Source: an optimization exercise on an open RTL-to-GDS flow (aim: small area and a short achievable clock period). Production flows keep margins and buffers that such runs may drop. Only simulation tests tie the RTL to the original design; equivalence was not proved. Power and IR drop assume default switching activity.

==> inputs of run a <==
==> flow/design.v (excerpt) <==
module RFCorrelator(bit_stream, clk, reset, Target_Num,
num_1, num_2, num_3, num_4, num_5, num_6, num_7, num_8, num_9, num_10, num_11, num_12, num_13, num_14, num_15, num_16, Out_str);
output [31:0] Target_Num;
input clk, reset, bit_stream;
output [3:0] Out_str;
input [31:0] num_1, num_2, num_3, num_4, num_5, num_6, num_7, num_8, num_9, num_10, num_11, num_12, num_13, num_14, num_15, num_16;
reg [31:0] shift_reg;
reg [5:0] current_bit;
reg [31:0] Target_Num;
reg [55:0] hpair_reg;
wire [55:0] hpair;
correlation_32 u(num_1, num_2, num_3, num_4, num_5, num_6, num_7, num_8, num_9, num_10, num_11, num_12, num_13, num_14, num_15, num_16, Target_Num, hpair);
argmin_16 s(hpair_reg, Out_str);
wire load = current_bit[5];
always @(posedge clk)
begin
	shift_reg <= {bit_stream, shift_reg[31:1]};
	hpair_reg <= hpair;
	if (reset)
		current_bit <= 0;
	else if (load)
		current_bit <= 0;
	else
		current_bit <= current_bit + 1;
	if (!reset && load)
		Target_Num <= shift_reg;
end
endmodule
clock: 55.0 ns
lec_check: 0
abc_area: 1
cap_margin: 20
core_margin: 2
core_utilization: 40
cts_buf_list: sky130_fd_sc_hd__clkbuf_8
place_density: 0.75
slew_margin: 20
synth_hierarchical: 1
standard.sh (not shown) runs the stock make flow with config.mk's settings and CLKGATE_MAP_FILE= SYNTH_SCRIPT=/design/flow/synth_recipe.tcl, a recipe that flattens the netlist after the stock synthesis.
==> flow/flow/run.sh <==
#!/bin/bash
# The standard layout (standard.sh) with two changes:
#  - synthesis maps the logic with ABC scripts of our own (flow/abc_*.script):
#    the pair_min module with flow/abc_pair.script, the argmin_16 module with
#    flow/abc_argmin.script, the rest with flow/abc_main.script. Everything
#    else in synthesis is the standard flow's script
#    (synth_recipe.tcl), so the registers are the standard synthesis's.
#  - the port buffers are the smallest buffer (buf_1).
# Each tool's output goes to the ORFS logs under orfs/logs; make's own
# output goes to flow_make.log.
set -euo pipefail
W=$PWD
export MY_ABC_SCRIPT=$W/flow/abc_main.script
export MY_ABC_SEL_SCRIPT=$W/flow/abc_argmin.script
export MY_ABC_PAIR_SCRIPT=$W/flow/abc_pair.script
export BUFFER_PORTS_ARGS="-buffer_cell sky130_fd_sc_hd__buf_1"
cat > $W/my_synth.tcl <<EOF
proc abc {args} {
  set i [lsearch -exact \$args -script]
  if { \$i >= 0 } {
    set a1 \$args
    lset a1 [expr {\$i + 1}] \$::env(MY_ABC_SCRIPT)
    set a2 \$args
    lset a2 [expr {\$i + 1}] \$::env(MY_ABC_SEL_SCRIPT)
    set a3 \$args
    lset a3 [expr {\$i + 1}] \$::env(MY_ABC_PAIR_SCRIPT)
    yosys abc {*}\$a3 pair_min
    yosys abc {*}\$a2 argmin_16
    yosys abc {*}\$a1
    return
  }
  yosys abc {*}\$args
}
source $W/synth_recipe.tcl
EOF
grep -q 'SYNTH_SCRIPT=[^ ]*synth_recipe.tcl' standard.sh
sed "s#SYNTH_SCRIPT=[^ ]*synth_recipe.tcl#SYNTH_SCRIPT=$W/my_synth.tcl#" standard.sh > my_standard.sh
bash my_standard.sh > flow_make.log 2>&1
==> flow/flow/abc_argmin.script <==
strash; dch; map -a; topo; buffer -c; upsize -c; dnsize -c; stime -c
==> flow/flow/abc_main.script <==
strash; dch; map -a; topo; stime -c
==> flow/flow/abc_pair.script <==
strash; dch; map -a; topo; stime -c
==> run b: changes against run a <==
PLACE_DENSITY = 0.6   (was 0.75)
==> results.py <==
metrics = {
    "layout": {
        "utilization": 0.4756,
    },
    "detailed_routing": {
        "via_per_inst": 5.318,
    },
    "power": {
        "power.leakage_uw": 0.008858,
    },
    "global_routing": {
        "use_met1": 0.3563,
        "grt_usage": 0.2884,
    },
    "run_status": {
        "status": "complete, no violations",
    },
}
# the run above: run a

§ EXERCISE
Go through the records above and copy each line where "reset" is found.

§ RESPONSE AREA
module RFCorrelator(bit_stream, clk, reset, Target_Num,
input clk, reset, bit_stream;
	if (reset)
	if (!reset && load)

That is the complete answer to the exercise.